Data Storage – Does Storing Plain Text Data Take Up Less Space Than Binary?

binarycompressiondatadatabasestorage

As a web developer I have very little understanding of binary data.

If I take the sentence "Hello world.", convert it to binary, and store it as binary in an SQL database, it seems like the 1s and 0s would take up more space than the letters. It seems to me like using letters would sort of be like using compression, where one symbol stands for multiple.

But is that really how it works?

Does storing plain text data take up less space than storing the equivalent message in binary?

Best Answer

Plaintext is binary.

When you write an H to a hard drive, the write head doesn't carve two vertical lines and a horizontal line into the platter, it magnetically encodes the bits 010010001 into the platter.

From there, it should be obvious that storing plain text data takes up exactly the same amount of space as storing binary data.
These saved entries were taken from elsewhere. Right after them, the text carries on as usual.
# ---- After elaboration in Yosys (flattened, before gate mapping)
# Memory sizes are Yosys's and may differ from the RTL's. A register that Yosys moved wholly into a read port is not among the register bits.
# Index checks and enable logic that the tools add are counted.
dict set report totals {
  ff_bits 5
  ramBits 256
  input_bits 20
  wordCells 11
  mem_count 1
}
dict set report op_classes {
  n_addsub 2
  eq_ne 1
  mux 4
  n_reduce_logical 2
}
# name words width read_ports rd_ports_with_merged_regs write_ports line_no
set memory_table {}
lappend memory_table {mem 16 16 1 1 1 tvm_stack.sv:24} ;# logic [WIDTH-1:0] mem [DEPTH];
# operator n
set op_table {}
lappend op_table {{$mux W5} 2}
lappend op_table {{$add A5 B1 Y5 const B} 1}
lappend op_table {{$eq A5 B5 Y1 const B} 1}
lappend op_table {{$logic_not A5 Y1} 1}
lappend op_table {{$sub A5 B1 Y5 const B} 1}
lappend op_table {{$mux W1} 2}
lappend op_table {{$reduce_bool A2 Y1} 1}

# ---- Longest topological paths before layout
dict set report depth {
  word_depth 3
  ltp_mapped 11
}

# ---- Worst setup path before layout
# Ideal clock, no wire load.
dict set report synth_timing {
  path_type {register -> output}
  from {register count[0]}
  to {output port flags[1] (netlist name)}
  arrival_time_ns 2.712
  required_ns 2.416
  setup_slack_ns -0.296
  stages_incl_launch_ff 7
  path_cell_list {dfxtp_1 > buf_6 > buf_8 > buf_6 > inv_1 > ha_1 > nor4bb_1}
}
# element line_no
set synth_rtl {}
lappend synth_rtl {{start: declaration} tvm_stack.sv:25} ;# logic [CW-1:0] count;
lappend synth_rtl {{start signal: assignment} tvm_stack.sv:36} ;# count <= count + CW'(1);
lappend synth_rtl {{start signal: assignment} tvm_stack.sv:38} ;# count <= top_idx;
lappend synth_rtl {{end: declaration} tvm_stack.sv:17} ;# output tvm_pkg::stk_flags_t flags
## src/hdl/tvm_pkg.sv

```systemverilog
// ----------------------------------------------------------------------------
// tvm_pkg
// Shared widths, codes and control structs of the tiny register machine.
// ----------------------------------------------------------------------------
`timescale 1ns / 1ps
`default_nettype none

package tvm_pkg;

  localparam int unsigned WORD_W    = 16;
  localparam int unsigned ADDR_W    = 12;
  localparam int unsigned REG_NUM_W = 4;
  localparam int unsigned STATUS_W  = 3;
  localparam int unsigned OPCODE_W  = 2;

  localparam int unsigned MEMORY_WORDS_DEF     = 4096;
  localparam int unsigned DATA_STACK_DEPTH_DEF = 16;
  localparam int unsigned CALL_STACK_DEPTH_DEF = 16;

  typedef enum logic [1:0] {
    OP_MEM_WRITE = 2'd0,
    OP_EXECUTE   = 2'd1,
    OP_MEM_READ  = 2'd2,
    OP_REG_READ  = 2'd3
  } op_t;

  typedef enum logic [3:0] {
    CMD_NOP  = 4'd0,
    CMD_LOAD = 4'd1,
    CMD_MOV  = 4'd2,
    CMD_ADD  = 4'd3,
    CMD_SUB  = 4'd4,
    CMD_MUL  = 4'd5,
    CMD_DIV  = 4'd6,
    CMD_PUSH = 4'd7,
    CMD_POP  = 4'd8,
    CMD_JMP  = 4'd9,
    CMD_JIZ  = 4'd10,
    CMD_JIH  = 4'd11,
    CMD_JSR  = 4'd12,
    CMD_RTS  = 4'd13
  } cmd_t;

  typedef enum logic [2:0] {
    ST_OK        = 3'd0,
    ST_END       = 3'd1,
    ST_BAD_OP    = 3'd2,
    ST_DIV_ZERO  = 3'd3,
    ST_POP_EMPTY = 3'd4,
    ST_DATA_OVF  = 3'd5,
    ST_CALL_OVF  = 3'd6,
    ST_HALTED    = 3'd7
  } status_t;

  typedef enum logic [3:0] {
    S_CLEAR,
    S_IDLE,
    S_READ,
    S_FETCH,
    S_OPER,
    S_MOV_RD,
    S_DIV,
    S_POP,
    S_RET,
    S_DONE
  } state_t;

  typedef struct packed {
    logic push;
    logic pop;
  } stk_req_t;

  typedef struct packed {
    logic full;
    logic empty;
  } stk_flags_t;

  typedef struct packed {
    logic                 en;
    logic [REG_NUM_W-1:0] addr;
    logic [WORD_W-1:0]    data;
  } reg_wr_t;

endpackage

`default_nettype wire

```

## src/hdl/tvm_div.sv

```systemverilog
// ----------------------------------------------------------------------------
// tvm_div
// Signed 16-bit divider, one quotient bit per cycle, truncating toward zero.
// ----------------------------------------------------------------------------
`timescale 1ns / 1ps
`default_nettype none

module tvm_div (
  input  wire logic                          clk,
  input  wire logic                          rst,
  input  wire logic                          start,
  input  wire logic [tvm_pkg::WORD_W-1:0]    dividend,
  input  wire logic [tvm_pkg::WORD_W-1:0]    divisor,
  output logic                               done,
  output logic      [tvm_pkg::WORD_W-1:0]    quotient
);
  import tvm_pkg::*;

  localparam int unsigned CNT_W = $clog2(WORD_W + 1);

  logic               active;
  logic [CNT_W-1:0]   cnt;
  logic [WORD_W-1:0]  rem, quo, dvs;
  logic               neg;
  logic [WORD_W:0]    rem_sh;
  logic [WORD_W+1:0]  diff;

  assign rem_sh   = {rem, quo[WORD_W-1]};
  assign diff     = {1'b0, rem_sh} - {2'b00, dvs};
  assign quotient = neg ? (WORD_W)'(-quo) : quo;

  always_ff @(posedge clk) begin
    if (rst) begin
      active <= 1'b0;
      done   <= 1'b0;
      cnt    <= '0;
    end else begin
      done <= 1'b0;
      if (start) begin
        active <= 1'b1;
        cnt    <= CNT_W'(WORD_W);
      end else if (active) begin
        cnt <= cnt - CNT_W'(1);
        if (cnt == CNT_W'(1)) begin
          active <= 1'b0;
          done   <= 1'b1;
        end
      end
    end
  end

  // Magnitudes are unsigned; the most negative value stays 0x8000 and works.
  always_ff @(posedge clk) begin
    if (start) begin
      quo <= dividend[WORD_W-1] ? (WORD_W)'(-dividend) : dividend;
      dvs <= divisor[WORD_W-1]  ? (WORD_W)'(-divisor)  : divisor;
      rem <= '0;
      neg <= dividend[WORD_W-1] ^ divisor[WORD_W-1];
    end else if (active) begin
      if (!diff[WORD_W+1]) begin
        rem <= diff[WORD_W-1:0];
        quo <= {quo[WORD_W-2:0], 1'b1};
      end else begin
        rem <= rem_sh[WORD_W-1:0];
        quo <= {quo[WORD_W-2:0], 1'b0};
      end
    end
  end

endmodule

`default_nettype wire

```
===== config.mk =====
export PLATFORM = sky130hd
export DESIGN_NAME = tvm_regs
export DESIGN_NICKNAME = d
export VERILOG_FILES = /design/src/hdl/tvm_pkg.sv /design/src/hdl/tvm_regs.sv
export SDC_FILE = /design/constraint.sdc
export NUM_CORES = 1
export LEC_CHECK = 0
export BUFFER_PORTS_ARGS = -buffer_cell sky130_fd_sc_hd__buf_2
export CORE_UTILIZATION = 38
export DETAILED_ROUTE_END_ITERATION = 12
export PLACE_DENSITY = 0.61
export SLEW_MARGIN = 10
export SYNTH_ARGS = -nofsm -noshare
export SYNTH_HDL_FRONTEND = slang
export SYNTH_SLANG_ARGS = --single-unit

===== constraint.sdc =====
create_clock -name clk -period 2.85 [get_ports clk]
set_clock_uncertainty 0.2 [all_clocks]
set_input_delay 0.1425 -clock clk [delete_from_list [all_inputs] [get_ports clk]]
set_output_delay 0.1425 -clock clk [all_outputs]
set_load 0.02 [all_outputs]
But plaintext is just one2 particular binary format

Plaintext can be reversibly transformed into other binary formats. One common transformation is compression which usually results in a more compact representation, meaning fewer bits used to represent the same information.
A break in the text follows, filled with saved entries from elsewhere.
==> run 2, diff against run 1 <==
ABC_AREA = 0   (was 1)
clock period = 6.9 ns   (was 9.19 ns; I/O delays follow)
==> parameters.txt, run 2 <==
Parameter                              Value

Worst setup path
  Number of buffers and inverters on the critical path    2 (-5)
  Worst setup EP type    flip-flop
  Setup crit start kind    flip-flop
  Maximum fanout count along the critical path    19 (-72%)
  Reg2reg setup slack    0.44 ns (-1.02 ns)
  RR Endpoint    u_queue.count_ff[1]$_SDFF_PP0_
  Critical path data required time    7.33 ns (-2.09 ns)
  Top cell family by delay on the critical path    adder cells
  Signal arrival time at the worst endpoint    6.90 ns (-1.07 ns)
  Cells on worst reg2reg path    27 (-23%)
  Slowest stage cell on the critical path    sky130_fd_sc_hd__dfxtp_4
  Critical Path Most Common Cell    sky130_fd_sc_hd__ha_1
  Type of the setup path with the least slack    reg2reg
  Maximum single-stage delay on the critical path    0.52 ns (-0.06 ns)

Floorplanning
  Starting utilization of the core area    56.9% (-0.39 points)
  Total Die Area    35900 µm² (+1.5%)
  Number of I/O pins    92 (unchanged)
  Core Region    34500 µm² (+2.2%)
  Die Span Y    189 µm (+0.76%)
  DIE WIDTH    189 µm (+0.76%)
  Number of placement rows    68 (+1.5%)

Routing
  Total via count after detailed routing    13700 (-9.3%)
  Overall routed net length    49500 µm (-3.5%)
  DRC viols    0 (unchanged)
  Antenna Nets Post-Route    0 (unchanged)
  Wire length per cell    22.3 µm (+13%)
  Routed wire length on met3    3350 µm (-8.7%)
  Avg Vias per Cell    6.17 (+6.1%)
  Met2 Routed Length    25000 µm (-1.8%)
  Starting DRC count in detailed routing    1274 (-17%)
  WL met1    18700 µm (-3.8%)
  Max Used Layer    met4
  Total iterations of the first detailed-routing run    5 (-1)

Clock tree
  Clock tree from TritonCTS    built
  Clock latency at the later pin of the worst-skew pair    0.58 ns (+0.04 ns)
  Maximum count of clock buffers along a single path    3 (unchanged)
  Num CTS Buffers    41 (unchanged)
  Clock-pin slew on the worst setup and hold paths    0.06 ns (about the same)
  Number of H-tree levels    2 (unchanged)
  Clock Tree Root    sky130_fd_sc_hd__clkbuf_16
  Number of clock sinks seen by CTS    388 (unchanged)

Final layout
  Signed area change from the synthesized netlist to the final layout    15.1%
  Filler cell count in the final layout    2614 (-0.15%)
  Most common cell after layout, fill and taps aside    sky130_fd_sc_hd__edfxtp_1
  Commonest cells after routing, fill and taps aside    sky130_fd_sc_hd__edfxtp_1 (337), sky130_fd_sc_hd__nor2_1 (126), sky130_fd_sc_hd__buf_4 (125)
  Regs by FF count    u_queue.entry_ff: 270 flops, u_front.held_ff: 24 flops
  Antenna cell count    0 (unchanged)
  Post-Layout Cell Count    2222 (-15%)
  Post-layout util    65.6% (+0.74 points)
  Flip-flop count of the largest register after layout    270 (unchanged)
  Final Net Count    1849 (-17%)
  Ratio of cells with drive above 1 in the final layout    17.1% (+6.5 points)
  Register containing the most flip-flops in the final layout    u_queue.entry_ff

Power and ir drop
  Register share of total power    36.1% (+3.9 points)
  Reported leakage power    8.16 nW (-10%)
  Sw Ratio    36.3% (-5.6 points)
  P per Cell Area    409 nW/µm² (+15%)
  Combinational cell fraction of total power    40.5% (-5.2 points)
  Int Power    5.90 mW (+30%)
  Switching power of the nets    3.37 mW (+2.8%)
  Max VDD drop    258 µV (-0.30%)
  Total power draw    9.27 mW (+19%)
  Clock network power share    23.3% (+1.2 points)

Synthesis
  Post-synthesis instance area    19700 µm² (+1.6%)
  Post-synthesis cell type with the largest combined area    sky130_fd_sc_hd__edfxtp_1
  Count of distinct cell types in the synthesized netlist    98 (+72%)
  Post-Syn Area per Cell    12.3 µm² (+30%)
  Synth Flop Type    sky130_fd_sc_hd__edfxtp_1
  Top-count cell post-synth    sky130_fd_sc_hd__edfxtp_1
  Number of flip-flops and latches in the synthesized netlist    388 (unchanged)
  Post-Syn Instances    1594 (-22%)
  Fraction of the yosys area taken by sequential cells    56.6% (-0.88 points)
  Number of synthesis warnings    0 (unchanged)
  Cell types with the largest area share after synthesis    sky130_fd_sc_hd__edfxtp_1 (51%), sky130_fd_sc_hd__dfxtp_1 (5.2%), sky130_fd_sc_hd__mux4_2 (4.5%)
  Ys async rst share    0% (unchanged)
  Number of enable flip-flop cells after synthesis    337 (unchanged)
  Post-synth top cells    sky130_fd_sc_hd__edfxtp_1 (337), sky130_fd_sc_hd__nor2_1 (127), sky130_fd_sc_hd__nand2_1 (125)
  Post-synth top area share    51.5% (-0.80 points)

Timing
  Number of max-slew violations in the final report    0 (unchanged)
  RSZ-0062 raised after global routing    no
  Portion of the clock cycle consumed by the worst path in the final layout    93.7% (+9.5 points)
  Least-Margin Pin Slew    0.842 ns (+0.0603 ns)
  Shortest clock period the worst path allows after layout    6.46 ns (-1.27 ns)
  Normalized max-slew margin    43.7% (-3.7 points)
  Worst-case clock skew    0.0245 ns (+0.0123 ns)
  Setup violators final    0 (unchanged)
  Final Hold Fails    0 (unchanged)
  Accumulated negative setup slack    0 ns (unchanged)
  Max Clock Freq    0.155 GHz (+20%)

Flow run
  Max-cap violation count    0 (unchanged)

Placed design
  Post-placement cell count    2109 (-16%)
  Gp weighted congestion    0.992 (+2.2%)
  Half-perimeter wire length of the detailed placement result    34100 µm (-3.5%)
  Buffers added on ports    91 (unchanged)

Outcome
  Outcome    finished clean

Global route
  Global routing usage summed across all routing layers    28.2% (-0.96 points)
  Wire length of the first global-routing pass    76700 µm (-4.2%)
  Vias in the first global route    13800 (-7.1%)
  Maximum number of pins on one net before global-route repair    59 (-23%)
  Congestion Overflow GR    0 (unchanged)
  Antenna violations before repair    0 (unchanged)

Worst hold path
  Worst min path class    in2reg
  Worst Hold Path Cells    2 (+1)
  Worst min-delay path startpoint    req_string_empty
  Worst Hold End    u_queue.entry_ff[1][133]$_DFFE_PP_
Depending on what you're using the plaintext to represent, you may be able to use different binary formats to represent the same information. This may use more space, it may use less.

For example, the numbers 5 and 1234567 could be represented in plaintext using digit characters, resulting in these bit sequences on disk3:

00110101 00000000
00110001 00110010 00110011 00110100 00110101 00110110 00110111 00000000

Alternatively, you could use 32-bit two's complement:

00000000 00000000 00000000 00000101
00000000 00010010 11010110 10000111

Which is a less compact representation of 5, but more compact representation of 1234567.

And there is a literally infinite number of other representations which would have varying levels of compactness, and flexibility, although, in practice far less than that many representations are actually used.


1 Assuming UTF-8. The exact sequence of bits for a character depends on which specific encoding you're using.

2 Or really, several formats, given the various encodings.

3 If you're wondering what those eight zeros on the ends are, well, you need some way of knowing how long the data is. The options basically boil down to a marker (I used this, via a null byte), space dedicated to storing the length (Pascal used a byte to store the length of a string), or a fixed size (used in the subsequent two's complement example).